BEGIN

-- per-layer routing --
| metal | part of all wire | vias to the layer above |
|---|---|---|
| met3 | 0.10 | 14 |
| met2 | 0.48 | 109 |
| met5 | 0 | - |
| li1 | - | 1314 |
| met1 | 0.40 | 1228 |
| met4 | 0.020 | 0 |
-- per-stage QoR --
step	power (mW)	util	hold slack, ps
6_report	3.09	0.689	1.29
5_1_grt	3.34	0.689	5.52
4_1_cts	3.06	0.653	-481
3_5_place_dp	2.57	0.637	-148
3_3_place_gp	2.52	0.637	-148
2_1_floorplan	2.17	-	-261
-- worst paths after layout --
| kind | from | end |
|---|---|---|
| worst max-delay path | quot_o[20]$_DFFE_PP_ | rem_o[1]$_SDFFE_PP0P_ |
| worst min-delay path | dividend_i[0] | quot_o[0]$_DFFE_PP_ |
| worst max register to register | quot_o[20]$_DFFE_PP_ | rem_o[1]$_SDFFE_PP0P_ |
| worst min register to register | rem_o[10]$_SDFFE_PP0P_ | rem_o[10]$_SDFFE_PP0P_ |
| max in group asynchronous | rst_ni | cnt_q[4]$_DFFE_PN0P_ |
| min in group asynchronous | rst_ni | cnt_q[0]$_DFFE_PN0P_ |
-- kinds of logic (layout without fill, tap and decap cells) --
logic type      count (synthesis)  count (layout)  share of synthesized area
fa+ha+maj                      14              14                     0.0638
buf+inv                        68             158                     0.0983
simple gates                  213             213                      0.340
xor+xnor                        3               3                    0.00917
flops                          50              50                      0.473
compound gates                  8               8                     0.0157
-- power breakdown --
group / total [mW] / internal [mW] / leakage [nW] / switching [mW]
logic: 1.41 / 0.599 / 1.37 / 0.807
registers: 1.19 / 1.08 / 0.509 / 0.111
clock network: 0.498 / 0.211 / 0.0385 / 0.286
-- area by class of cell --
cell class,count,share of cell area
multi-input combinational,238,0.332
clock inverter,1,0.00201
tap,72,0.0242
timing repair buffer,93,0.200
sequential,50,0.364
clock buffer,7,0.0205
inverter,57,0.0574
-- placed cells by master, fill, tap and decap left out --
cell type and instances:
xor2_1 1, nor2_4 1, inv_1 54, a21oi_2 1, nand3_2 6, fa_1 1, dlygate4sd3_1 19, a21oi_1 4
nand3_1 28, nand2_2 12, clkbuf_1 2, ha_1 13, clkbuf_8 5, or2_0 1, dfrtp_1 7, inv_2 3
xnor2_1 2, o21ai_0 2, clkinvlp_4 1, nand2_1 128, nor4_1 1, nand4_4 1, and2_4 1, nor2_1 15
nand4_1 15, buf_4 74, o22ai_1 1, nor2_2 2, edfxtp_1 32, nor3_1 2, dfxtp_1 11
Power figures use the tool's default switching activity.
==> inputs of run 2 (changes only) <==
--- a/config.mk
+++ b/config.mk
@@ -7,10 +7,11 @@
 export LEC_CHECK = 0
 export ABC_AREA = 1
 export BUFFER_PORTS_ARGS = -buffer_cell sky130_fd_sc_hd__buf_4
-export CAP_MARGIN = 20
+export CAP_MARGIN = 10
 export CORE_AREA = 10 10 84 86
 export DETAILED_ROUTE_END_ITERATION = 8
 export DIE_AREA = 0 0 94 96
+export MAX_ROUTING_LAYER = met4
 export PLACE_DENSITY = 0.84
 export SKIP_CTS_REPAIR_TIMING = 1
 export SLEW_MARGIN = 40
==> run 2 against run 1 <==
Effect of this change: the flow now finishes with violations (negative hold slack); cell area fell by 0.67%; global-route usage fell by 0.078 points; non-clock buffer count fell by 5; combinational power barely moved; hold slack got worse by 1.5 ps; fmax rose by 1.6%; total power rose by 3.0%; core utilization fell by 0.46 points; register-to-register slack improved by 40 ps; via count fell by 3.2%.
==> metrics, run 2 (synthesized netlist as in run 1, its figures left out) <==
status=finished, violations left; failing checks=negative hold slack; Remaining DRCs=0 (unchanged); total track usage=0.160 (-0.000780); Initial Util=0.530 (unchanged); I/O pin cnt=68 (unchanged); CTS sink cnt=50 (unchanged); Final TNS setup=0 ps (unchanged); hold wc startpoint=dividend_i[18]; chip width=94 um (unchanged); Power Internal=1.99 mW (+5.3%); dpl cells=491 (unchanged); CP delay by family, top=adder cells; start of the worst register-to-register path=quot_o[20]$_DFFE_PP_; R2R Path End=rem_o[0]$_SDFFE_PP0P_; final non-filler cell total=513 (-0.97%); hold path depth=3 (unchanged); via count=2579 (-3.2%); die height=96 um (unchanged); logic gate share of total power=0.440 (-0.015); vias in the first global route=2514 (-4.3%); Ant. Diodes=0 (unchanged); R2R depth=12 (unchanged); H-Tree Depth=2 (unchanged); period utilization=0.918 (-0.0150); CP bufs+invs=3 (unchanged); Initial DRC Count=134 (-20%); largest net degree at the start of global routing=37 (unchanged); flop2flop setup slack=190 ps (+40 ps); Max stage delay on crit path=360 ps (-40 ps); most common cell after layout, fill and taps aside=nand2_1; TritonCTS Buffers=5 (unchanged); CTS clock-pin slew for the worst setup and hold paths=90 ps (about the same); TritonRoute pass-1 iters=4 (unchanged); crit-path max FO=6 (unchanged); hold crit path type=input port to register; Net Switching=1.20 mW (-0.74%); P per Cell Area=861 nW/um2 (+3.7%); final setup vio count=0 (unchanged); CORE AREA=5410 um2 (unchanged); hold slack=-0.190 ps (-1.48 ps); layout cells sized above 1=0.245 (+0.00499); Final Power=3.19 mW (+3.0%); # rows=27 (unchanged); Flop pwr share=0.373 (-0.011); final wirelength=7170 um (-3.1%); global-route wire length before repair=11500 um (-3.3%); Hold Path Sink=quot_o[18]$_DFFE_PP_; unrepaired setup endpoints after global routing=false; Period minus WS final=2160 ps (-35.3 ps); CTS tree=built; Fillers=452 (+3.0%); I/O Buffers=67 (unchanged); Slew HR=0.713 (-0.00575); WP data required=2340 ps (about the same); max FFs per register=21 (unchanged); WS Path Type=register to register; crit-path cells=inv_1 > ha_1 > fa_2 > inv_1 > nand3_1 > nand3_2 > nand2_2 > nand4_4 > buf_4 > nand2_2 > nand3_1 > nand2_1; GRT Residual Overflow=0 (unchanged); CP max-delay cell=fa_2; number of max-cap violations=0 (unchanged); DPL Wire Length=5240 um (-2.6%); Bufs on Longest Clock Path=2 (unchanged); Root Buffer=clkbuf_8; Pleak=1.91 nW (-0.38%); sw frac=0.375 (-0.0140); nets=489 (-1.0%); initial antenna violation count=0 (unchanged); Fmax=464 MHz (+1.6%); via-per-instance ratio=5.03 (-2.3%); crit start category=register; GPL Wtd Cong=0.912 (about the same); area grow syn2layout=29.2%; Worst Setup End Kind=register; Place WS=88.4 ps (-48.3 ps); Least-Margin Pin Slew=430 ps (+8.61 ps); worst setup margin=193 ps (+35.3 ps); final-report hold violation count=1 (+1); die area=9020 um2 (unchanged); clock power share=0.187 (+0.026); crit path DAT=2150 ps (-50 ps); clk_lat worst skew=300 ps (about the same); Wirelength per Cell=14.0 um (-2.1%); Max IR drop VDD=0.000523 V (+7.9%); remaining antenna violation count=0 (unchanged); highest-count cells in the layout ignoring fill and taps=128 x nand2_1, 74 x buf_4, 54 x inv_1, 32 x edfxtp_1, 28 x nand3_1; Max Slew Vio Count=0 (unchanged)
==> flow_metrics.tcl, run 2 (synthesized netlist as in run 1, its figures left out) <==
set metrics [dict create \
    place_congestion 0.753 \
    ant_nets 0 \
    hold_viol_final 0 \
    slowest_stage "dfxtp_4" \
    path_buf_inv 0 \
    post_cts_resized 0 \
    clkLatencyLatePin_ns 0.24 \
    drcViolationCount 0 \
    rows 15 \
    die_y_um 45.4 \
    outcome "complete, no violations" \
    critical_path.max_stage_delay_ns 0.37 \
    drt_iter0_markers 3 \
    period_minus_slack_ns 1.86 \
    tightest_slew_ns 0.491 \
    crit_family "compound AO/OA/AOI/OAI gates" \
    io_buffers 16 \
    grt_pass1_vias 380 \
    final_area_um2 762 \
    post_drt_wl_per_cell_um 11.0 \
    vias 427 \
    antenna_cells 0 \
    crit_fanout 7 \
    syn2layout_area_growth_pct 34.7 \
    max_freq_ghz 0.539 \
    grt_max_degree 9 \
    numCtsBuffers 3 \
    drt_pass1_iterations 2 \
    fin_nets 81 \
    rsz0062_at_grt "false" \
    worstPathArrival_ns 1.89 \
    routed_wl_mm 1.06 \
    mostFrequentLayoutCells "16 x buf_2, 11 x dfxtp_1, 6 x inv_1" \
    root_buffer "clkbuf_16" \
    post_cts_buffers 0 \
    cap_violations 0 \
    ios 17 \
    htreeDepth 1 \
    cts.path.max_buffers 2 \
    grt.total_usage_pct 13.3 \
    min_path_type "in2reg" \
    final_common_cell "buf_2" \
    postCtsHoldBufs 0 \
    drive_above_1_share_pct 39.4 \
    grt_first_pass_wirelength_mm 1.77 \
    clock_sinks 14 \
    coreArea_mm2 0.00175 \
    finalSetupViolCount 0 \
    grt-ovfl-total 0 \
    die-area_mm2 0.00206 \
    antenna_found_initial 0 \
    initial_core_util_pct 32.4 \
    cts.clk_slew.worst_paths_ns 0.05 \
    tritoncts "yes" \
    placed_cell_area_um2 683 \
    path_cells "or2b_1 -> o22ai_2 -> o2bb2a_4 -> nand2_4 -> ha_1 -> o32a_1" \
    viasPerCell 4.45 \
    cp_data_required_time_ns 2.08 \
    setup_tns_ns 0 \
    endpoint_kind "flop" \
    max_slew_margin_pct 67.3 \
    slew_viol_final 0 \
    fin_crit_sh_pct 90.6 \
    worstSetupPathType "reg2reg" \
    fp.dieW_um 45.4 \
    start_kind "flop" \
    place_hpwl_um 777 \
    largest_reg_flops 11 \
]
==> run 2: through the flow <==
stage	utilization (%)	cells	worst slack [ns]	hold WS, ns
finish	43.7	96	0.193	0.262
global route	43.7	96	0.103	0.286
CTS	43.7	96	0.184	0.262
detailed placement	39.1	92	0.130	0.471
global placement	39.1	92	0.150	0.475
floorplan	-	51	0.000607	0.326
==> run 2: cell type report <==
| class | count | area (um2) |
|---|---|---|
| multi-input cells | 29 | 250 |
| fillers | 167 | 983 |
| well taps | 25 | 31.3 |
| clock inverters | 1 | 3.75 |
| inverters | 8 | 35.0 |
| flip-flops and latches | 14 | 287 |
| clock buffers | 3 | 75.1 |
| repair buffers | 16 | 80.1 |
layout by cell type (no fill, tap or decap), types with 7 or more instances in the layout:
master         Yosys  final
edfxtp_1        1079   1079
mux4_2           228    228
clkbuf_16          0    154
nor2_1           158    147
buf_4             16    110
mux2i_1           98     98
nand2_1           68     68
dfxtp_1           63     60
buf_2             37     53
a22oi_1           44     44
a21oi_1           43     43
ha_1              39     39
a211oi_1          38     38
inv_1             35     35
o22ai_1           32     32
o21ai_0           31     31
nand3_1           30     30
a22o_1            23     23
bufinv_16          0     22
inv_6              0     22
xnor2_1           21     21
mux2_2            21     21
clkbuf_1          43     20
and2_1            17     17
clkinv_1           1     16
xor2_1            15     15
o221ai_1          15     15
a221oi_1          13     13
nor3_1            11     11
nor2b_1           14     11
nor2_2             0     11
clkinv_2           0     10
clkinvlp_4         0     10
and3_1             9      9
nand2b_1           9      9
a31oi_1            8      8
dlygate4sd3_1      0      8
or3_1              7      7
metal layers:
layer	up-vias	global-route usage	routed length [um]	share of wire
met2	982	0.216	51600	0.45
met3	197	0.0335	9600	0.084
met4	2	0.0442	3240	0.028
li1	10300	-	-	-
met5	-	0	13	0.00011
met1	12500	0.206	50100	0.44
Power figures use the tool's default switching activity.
File: config.mk
export PLATFORM = sky130hd
export DESIGN_NAME = graph_matrix_shortest_path_engine_unit_flat
export DESIGN_NICKNAME = d
export VERILOG_FILES = /design/src/gmsp_pkg.sv /design/src/gmsp_req_if.sv /design/src/gmsp_rsp_if.sv /design/src/graph_matrix_shortest_path_engine_unit.sv /design/src/flat_wrapper.sv
export VERILOG_INCLUDE_DIRS = /design/src /design/src/src
export SDC_FILE = /design/constraint.sdc
export NUM_CORES = 2
export LEC_CHECK = 0
export BUFFER_PORTS_ARGS = -buffer_cell sky130_fd_sc_hd__buf_2
export CAP_MARGIN = 25
export CORE_ASPECT_RATIO = 0.7
export CORE_MARGIN = 2
export CORE_UTILIZATION = 57
export CTS_CLUSTER_SIZE = 20
export DETAILED_ROUTE_END_ITERATION = 8
export PLACE_DENSITY = 0.76
export SYNTH_ARGS = -nofsm -noshare
export SYNTH_HDL_FRONTEND = slang
export SYNTH_SLANG_ARGS = --single-unit
File: constraint.sdc
create_clock -name clock -period 8.4 [get_ports clock]
set_input_delay 0.42 -clock clock [delete_from_list [all_inputs] [get_ports clock]]
set_output_delay 0.42 -clock clock [all_outputs]
set_load 0.01 [all_outputs]
<file path="src/hw/rtl/tmwf_pkg.sv">
// ----------------------------------------------------------------------------
// tmwf_pkg
// Shared widths, constants, sequencer states and the reciprocal table of the
// trimmed-mean window filter.
// ----------------------------------------------------------------------------
`default_nettype none

package tmwf_pkg;

  localparam int unsigned WinLen    = 15;
  localparam int unsigned IdxW      = 4;
  localparam int unsigned SampleW   = 10;
  localparam int unsigned TrimW     = 6;
  localparam int unsigned SumW      = 14;
  localparam int unsigned BoundW    = 5;
  localparam int unsigned PctW      = 11;
  localparam int unsigned PctProdW  = 2 * PctW;
  localparam int unsigned PctShift  = 17;
  localparam int unsigned RecipW    = 19;
  localparam int unsigned RecipShift = 18;
  localparam int unsigned QuotProdW = SumW + RecipW;

  localparam logic [IdxW-1:0]   LastIdx   = IdxW'(WinLen - 1);
  localparam logic [IdxW-1:0]   MedIdx    = IdxW'((WinLen - 1) / 2);
  localparam logic [TrimW-1:0]  TrimMax   = TrimW'(46);
  localparam logic [TrimW-1:0]  TrimReset = TrimW'(30);
  localparam logic [PctW-1:0]   PctFull   = PctW'(100);
  localparam logic [PctW-1:0]   PctLen    = PctW'(WinLen);
  localparam logic [PctW-1:0]   PctRecip  = PctW'(1311);
  localparam logic [BoundW-1:0] BoundMax  = BoundW'(WinLen - 1);

  typedef enum logic [1:0] {
    StIdle,
    StBounds,
    StRank,
    StDivide
  } state_e;

  // ceil(2^RecipShift / c): exact floor division for sums below 2^SumW
  function automatic logic [RecipW-1:0] recip(input logic [IdxW-1:0] c);
    logic [RecipW-1:0] r;
    unique case (c)
      4'd1:    r = RecipW'(262144);
      4'd2:    r = RecipW'(131072);
      4'd3:    r = RecipW'(87382);
      4'd4:    r = RecipW'(65536);
      4'd5:    r = RecipW'(52429);
      4'd6:    r = RecipW'(43691);
      4'd7:    r = RecipW'(37450);
      4'd8:    r = RecipW'(32768);
      4'd9:    r = RecipW'(29128);
      4'd10:   r = RecipW'(26215);
      4'd11:   r = RecipW'(23832);
      4'd12:   r = RecipW'(21846);
      4'd13:   r = RecipW'(20165);
      4'd14:   r = RecipW'(18725);
      default: r = '0;
    endcase
    return r;
  endfunction

endpackage

`default_nettype wire

</file>
<file path="src/hw/rtl/trimmed_mean_window_filter.sv">
// ----------------------------------------------------------------------------
// trimmed_mean_window_filter
// Ring window of 15 samples; each beat yields the truncated mean of the
// sorted window, both ends trimmed by trim_percent (median if none kept).
//
// Usage:
//   sample channel: sample_i with sample_valid_i / sample_ready_o. Ready is
//   high only while the sequencer is idle.
//   result channel: smoothed_o with smoothed_valid_o / smoothed_ready_i. The
//   result sits in an output register, so the next sample is taken while it
//   waits.
//   cfg_we_i / cfg_wdata_i write trim_percent (values above 46 act as 46);
//   write only while the block is idle.
// Timing: a sample is written into the window at acceptance, then the
//   sequencer computes the slice bounds, ranks the window entries one at a
//   time through a shared compare row and accumulates the kept ones, and
//   divides by a reciprocal multiply. The next sample is taken only once
//   the result is in the output register and the sequencer is idle again.
//   If the receiver stalls, the finished result waits in the output register
//   and the sequencer holds in its divide step until the register frees.
// Reset: window zeroed, first write to slot 1, trim_percent 30, no result.
// ----------------------------------------------------------------------------
`default_nettype none

module trimmed_mean_window_filter (
  input  wire logic                          clk_i,
  input  wire logic                          rst_ni,
  input  wire logic [tmwf_pkg::SampleW-1:0]  sample_i,
  input  wire logic                          sample_valid_i,
  output logic                               sample_ready_o,
  output logic      [tmwf_pkg::SampleW-1:0]  smoothed_o,
  output logic                               smoothed_valid_o,
  input  wire logic                          smoothed_ready_i,
  input  wire logic                          cfg_we_i,
  input  wire logic [tmwf_pkg::TrimW-1:0]    cfg_wdata_i
);

  tmwf_pkg::state_e state_q, state_d;

  logic [tmwf_pkg::SampleW-1:0] win_q [tmwf_pkg::WinLen];
  logic [tmwf_pkg::IdxW-1:0]    slot_q, slot_d;
  logic [tmwf_pkg::TrimW-1:0]   trim_q;
  logic [tmwf_pkg::IdxW-1:0]    idx_q;
  logic [tmwf_pkg::IdxW-1:0]    bottom_q, top_q, count_q;
  logic                         empty_q;
  logic [tmwf_pkg::SumW-1:0]    sum_q;
  logic [tmwf_pkg::SampleW-1:0] out_q;
  logic                         out_valid_q;

  logic                         accept;
  logic                         out_free;
  logic                         load_bounds, do_rank, do_divide;

  logic [tmwf_pkg::TrimW-1:0]    p_eff;
  logic [tmwf_pkg::PctW-1:0]     lo_x, hi_x;
  logic [tmwf_pkg::PctProdW-1:0] lo_prod, hi_prod;
  logic [tmwf_pkg::BoundW-1:0]   lo_div, hi_div;
  logic [tmwf_pkg::IdxW-1:0]     bottom_d, top_d;

  logic [tmwf_pkg::SampleW-1:0]  cur;
  logic [tmwf_pkg::WinLen-1:0]   below;
  logic [tmwf_pkg::IdxW-1:0]     rank;
  logic                          keep;

  logic [tmwf_pkg::QuotProdW-1:0] quot_prod;

  assign accept   = sample_valid_i && sample_ready_o;
  assign out_free = !out_valid_q || smoothed_ready_i;
  assign slot_d   = (slot_q == tmwf_pkg::LastIdx) ? '0 : slot_q + 1'b1;

  // next state
  always_comb begin
    state_d = state_q;
    unique case (state_q)
      tmwf_pkg::StIdle: begin
        if (sample_valid_i) state_d = tmwf_pkg::StBounds;
      end
      tmwf_pkg::StBounds: state_d = tmwf_pkg::StRank;
      tmwf_pkg::StRank: begin
        if (idx_q == tmwf_pkg::LastIdx) state_d = tmwf_pkg::StDivide;
      end
      tmwf_pkg::StDivide: begin
        if (out_free) state_d = tmwf_pkg::StIdle;
      end
      default: state_d = tmwf_pkg::StIdle;
    endcase
  end

  // sequencer outputs
  always_comb begin
    sample_ready_o = 1'b0;
    load_bounds    = 1'b0;
    do_rank        = 1'b0;
    do_divide      = 1'b0;
    unique case (state_q)
      tmwf_pkg::StIdle:   sample_ready_o = 1'b1;
      tmwf_pkg::StBounds: load_bounds    = 1'b1;
      tmwf_pkg::StRank:   do_rank        = 1'b1;
      tmwf_pkg::StDivide: do_divide      = out_free;
      default:            sample_ready_o = 1'b0;
    endcase
  end

  // slice bounds: x / 100 as (x * 1311) >> 17, exact for x up to 1500
  always_comb begin
    p_eff   = (trim_q > tmwf_pkg::TrimMax) ? tmwf_pkg::TrimMax : trim_q;
    lo_x    = tmwf_pkg::PctLen * tmwf_pkg::PctW'(p_eff);
    hi_x    = tmwf_pkg::PctLen * (tmwf_pkg::PctFull - tmwf_pkg::PctW'(p_eff));
    lo_prod = tmwf_pkg::PctProdW'(lo_x) * tmwf_pkg::PctProdW'(tmwf_pkg::PctRecip);
    hi_prod = tmwf_pkg::PctProdW'(hi_x) * tmwf_pkg::PctProdW'(tmwf_pkg::PctRecip);
    lo_div  = lo_prod[tmwf_pkg::PctShift +: tmwf_pkg::BoundW];
    hi_div  = hi_prod[tmwf_pkg::PctShift +: tmwf_pkg::BoundW];
    bottom_d = (lo_div == '0) ? tmwf_pkg::IdxW'(1) : lo_div[tmwf_pkg::IdxW-1:0];
    top_d    = (hi_div > tmwf_pkg::BoundMax) ? tmwf_pkg::LastIdx
                                             : hi_div[tmwf_pkg::IdxW-1:0];
  end

  // rank of the current entry in a stable ascending sort
  always_comb begin
    cur = win_q[idx_q];
    for (int j = 0; j < tmwf_pkg::WinLen; j++) begin
      below[j] = (win_q[j] < cur) ||
                 ((win_q[j] == cur) && (tmwf_pkg::IdxW'(j) < idx_q));
    end
    rank = tmwf_pkg::IdxW'($countones(below));
    keep = empty_q ? (rank == tmwf_pkg::MedIdx)
                   : ((rank >= bottom_q) && (rank < top_q));
  end

  assign quot_prod = tmwf_pkg::QuotProdW'(sum_q) *
                     tmwf_pkg::QuotProdW'(tmwf_pkg::recip(count_q));

  always_ff @(posedge clk_i or negedge rst_ni) begin
    if (!rst_ni) begin
      state_q     <= tmwf_pkg::StIdle;
      slot_q      <= '0;
      trim_q      <= tmwf_pkg::TrimReset;
      out_valid_q <= 1'b0;
      idx_q       <= '0;
      for (int k = 0; k < tmwf_pkg::WinLen; k++) begin
        win_q[k] <= '0;
      end
    end else begin
      state_q <= state_d;
      if (cfg_we_i) trim_q <= cfg_wdata_i;
      if (accept) begin
        slot_q        <= slot_d;
        win_q[slot_d] <= sample_i;
      end
      if (load_bounds) begin
        idx_q <= '0;
      end else if (do_rank) begin
        idx_q <= idx_q + 1'b1;
      end
      if (do_divide) begin
        out_valid_q <= 1'b1;
      end else if (smoothed_ready_i) begin
        out_valid_q <= 1'b0;
      end
    end
  end

  always_ff @(posedge clk_i) begin
    if (load_bounds) begin
      bottom_q <= bottom_d;
      top_q    <= top_d;
      empty_q  <= (top_d <= bottom_d);
      count_q  <= (top_d > bottom_d) ? top_d - bottom_d : tmwf_pkg::IdxW'(1);
      sum_q    <= '0;
    end else if (do_rank && keep) begin
      sum_q <= sum_q + tmwf_pkg::SumW'(cur);
    end
    if (do_divide) begin
      out_q <= quot_prod[tmwf_pkg::RecipShift +: tmwf_pkg::SampleW];
    end
  end

  assign smoothed_o       = out_q;
  assign smoothed_valid_o = out_valid_q;

endmodule

`default_nettype wire
</file>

END

_WHAT NEEDS TO BE DONE_
In which lines of the material above does the string "netlist" occur? Copy them all.

_SOLUTION TO THE PROBLEM_
==> metrics, run 2 (synthesized netlist as in run 1, its figures left out) <==
==> flow_metrics.tcl, run 2 (synthesized netlist as in run 1, its figures left out) <==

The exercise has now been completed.